Selama 45 menit, para darwis--sebutan pengikut ajaran Rumi--menari, berputar searah jarum jam laksana bumi memutari porosnya. Berbeda dengan tawaf yang mengitari Hajar Aswad dan putaran melawan jarum jam. Kala menari, telapak tangan kanan menengadah ke atas dan telapak tangan kiri menghadap ke bawah, dengan siku 45 derajat. "Maknanya, tangan ke atas itu adalah langit, sedangkan yang ke bawah itu bumi. Apa yang kita dapat dari Tuhan harus diteruskan ke orang lain," papar salah satu anggota Anand Ashram, Ahmad Yuldan Erwin.
Menurut ajaran Rumi, tarian itu merupakan lambang kematian ego. Layaknya salat, saat menari, para darwis bersua dengan Tuhan dalam keadaan extase (tidak sadar). "Di sini kami tidak sampai terbawa extase," ujar Anand. Saat gendang ditabuh, seketika itu pula perasaan extase merasuk dan terjadi reaksi kimia di otak. "Secara ilmiah merangsang produksi hormon serotonin dan melatonin."

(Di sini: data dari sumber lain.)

--- config.mk ---
export PLATFORM = sky130hd
export DESIGN_NAME = pes_top
export DESIGN_NICKNAME = d
export VERILOG_FILES = /design/src/pes_pkg.sv /design/src/pes_prio_pick.sv /design/src/pes_top.sv
export SDC_FILE = /design/constraint.sdc
export NUM_CORES = 1
export LEC_CHECK = 0
export BUFFER_PORTS_ARGS = -buffer_cell sky130_fd_sc_hd__buf_2
export CAP_MARGIN = 40
export CELL_PAD_IN_SITES_DETAIL_PLACEMENT = 1
export CELL_PAD_IN_SITES_GLOBAL_PLACEMENT = 1
export CORE_MARGIN = 10
export CORE_UTILIZATION = 37
export CTS_CLUSTER_DIAMETER = 40
export DETAILED_ROUTE_END_ITERATION = 12
export GPL_ROUTABILITY_DRIVEN = 0
export MAX_ROUTING_LAYER = met4
export PLACE_DENSITY_LB_ADDON = 0.1
export SETUP_SLACK_MARGIN = 0.2
export SYNTH_ARGS = -nofsm -noshare
export SYNTH_HDL_FRONTEND = slang
export SYNTH_SLANG_ARGS = --single-unit
--- constraint.sdc ---
create_clock -name aclk -period 2 [get_ports aclk]
set_input_delay 0.2 -clock aclk [delete_from_list [all_inputs] [get_ports aclk]]
set_output_delay 0.2 -clock aclk [all_outputs]
set_load 0.01 [all_outputs]
--- config.mk ---
export PLATFORM = sky130hd
export DESIGN_NAME = phe_top
export DESIGN_NICKNAME = d
export VERILOG_FILES = /design/src/pkg/phe_pkg.sv /design/src/hw/phe_mem.sv /design/src/hw/phe_top.sv
export SDC_FILE = /design/constraint.sdc
export NUM_CORES = 1
export LEC_CHECK = 0
export BUFFER_PORTS_ARGS = -buffer_cell sky130_fd_sc_hd__buf_2
export CORE_MARGIN = 8
export CORE_UTILIZATION = 25
export CTS_CLUSTER_SIZE = 20
export DETAILED_ROUTE_END_ITERATION = 10
export GPL_ROUTABILITY_DRIVEN = 0
export PLACE_DENSITY = 0.51
export SLEW_MARGIN = 20
export SYNTH_ARGS = -nofsm -noshare
export SYNTH_HDL_FRONTEND = slang
export SYNTH_SLANG_ARGS = --single-unit
export TNS_END_PERCENT = 20
--- constraint.sdc ---
create_clock -name clk -period 9.89 [get_ports clk]
set_input_delay 0.4945 -clock clk [delete_from_list [all_inputs] [get_ports clk]]
set_output_delay 0.4945 -clock clk [all_outputs]
set_load 0.01 [all_outputs]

Kalau sudah begitu, orang kerap terdorong tidak menyukai fakta kehidupan. Sebab itulah, tarian ala Rumi ini diharamkan rezim Kemal Attaturk di Turki. Maklum, di negeri ini, orang lebih mengejar extase-nya, bahkan hingga lari meninggalkan pekerjaan. Namun, sisi positifnya, kata Anand, tarian ini bisa melembutkan jiwa. "Kelembutan jiwa itu dipakai biar lebih peka terhadap kondisi jati diri bangsa dan negara," pria keturunan India kelahiran Solo itu mengungkapkan.
Anand berharap segala aspek kehidupan bangsa harus diwarnai kesadaran sufi. Menurut dia, meditasi itu bukan hanya duduk diam dan melakukan retreat (pengasingan diri). Lebih dari itu, meditasi adalah gaya hidup dan perluasan kesadaran. "Lewat itu, kita akan mencapai keseimbangan diri," ujar jebolan Pacific Southern University, Amerika Serikat, itu.

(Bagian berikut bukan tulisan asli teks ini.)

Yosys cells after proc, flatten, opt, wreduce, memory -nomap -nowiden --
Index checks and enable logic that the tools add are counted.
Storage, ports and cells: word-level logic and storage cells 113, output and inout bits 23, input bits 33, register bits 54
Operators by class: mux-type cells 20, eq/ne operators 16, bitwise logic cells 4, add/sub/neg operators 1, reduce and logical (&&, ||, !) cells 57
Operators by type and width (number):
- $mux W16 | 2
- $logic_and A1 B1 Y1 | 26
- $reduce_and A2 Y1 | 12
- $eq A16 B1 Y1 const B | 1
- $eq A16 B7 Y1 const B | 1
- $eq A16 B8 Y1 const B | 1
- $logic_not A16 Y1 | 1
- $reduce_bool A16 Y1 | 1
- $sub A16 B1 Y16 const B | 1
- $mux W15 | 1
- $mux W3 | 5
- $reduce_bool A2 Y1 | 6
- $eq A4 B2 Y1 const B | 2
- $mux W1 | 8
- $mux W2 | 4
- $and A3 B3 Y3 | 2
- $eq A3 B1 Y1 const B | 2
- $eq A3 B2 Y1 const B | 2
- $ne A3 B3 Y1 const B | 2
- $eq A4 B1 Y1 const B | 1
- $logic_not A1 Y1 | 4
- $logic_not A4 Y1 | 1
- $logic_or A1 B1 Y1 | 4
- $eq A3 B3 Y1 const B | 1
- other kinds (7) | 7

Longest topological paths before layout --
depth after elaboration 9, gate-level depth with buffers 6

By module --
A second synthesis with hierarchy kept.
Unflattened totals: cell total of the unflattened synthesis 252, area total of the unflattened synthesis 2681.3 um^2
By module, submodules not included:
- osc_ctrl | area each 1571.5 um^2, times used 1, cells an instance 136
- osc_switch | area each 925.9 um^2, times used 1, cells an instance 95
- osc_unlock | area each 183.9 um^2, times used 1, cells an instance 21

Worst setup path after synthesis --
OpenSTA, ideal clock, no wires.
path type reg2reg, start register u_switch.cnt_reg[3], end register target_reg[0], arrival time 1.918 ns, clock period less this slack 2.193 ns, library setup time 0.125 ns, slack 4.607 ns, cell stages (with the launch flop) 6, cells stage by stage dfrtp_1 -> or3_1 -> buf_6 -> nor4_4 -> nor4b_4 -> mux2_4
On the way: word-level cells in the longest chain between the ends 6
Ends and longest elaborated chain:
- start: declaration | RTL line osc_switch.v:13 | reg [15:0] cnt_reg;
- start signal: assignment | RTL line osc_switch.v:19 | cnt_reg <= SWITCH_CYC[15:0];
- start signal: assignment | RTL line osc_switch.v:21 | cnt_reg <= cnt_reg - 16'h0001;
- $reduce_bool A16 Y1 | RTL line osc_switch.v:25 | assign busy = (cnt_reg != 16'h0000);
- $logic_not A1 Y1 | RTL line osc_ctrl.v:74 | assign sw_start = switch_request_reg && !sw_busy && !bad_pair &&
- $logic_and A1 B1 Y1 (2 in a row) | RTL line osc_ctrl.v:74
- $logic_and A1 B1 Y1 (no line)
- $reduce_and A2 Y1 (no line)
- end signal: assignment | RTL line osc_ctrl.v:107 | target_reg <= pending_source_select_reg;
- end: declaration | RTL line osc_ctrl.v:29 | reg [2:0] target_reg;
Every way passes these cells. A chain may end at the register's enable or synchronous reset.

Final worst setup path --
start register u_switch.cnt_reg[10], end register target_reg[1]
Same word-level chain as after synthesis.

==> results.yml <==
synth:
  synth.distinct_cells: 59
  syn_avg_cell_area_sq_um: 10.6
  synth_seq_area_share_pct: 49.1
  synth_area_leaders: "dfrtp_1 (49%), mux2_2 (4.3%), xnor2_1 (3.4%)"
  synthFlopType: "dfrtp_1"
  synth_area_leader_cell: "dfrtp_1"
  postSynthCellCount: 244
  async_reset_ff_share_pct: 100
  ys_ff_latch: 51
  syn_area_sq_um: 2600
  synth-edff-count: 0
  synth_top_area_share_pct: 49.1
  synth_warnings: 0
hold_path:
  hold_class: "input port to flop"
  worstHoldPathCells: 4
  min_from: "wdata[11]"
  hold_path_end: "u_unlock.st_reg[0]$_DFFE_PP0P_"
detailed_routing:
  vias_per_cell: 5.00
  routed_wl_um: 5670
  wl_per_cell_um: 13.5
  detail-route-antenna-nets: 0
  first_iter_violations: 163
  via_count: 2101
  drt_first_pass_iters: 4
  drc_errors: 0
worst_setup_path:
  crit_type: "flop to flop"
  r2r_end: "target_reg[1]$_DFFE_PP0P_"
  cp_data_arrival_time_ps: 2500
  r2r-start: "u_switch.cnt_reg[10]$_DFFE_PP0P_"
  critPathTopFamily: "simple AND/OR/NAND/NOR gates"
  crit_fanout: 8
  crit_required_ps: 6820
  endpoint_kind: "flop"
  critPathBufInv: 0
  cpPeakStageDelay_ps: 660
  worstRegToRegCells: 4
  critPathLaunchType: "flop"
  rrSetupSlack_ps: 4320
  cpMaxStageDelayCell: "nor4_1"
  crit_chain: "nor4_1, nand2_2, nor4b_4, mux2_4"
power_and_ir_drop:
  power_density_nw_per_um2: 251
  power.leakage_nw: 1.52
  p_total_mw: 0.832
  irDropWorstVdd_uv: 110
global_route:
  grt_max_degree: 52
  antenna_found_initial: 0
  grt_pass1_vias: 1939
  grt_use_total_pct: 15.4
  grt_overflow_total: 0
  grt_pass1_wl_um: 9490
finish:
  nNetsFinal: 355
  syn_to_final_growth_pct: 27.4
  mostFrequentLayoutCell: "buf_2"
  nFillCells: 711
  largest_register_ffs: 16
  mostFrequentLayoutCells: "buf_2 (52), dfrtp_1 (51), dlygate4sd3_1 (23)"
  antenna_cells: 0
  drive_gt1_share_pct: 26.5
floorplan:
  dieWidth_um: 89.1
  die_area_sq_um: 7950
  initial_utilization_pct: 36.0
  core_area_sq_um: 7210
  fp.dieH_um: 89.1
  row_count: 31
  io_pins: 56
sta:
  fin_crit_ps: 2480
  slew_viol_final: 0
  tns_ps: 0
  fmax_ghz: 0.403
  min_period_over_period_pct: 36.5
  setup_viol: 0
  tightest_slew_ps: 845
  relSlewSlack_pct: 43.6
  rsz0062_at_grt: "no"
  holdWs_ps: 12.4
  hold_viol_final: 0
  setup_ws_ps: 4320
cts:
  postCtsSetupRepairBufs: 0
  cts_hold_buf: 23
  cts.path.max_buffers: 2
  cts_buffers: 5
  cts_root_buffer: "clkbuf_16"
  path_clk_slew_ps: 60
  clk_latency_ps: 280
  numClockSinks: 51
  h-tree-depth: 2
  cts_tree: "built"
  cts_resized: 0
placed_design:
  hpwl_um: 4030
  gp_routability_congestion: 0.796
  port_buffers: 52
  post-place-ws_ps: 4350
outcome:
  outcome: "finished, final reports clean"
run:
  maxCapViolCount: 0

Semua itu dilakukan tanpa harus menanggalkan akidah dan identitas diri. Dengan meditasi teratur, akan didapat pengendalian diri sehingga hati dan pikiran menjadi jernih. Lalu, saat seseorang telah masuk tahap itu, akan tumbuh emosi cinta dan damai di hatinya. Dari situ, akan muncul rasa menerima pada perbedaan. "Konsep Pancasila adalah konsep sufi yang mengakomodasi perbedaan," ucap Anand. Namun, banyak di antara anak bangsa yang masih mencibir perbedaan itu.
Gagasan Anand, One Earth, One Sky, dan One Human Kind, sesuai untuk dijadikan resolusi bangsa Indonesia di tahun kerbau. Dengan menerima perbedaan, akan muncul rasa kebangsaan. Kalau sudah merasa satu bangsa, akan turut serta sense of belonging terhadap negara ini. Walhasil, masalah besar negeri ini, seperti sikap saling tidak peduli karena berbeda, itu bisa pupus. "Bangsa ini harus bisa mengapresiasi semua keyakinan dan perbedaan sebagai anugerah," kata pendiri padepokan Pusat Kesehatan Holistik dan Pelatihan Meditasi Anand Ashram itu.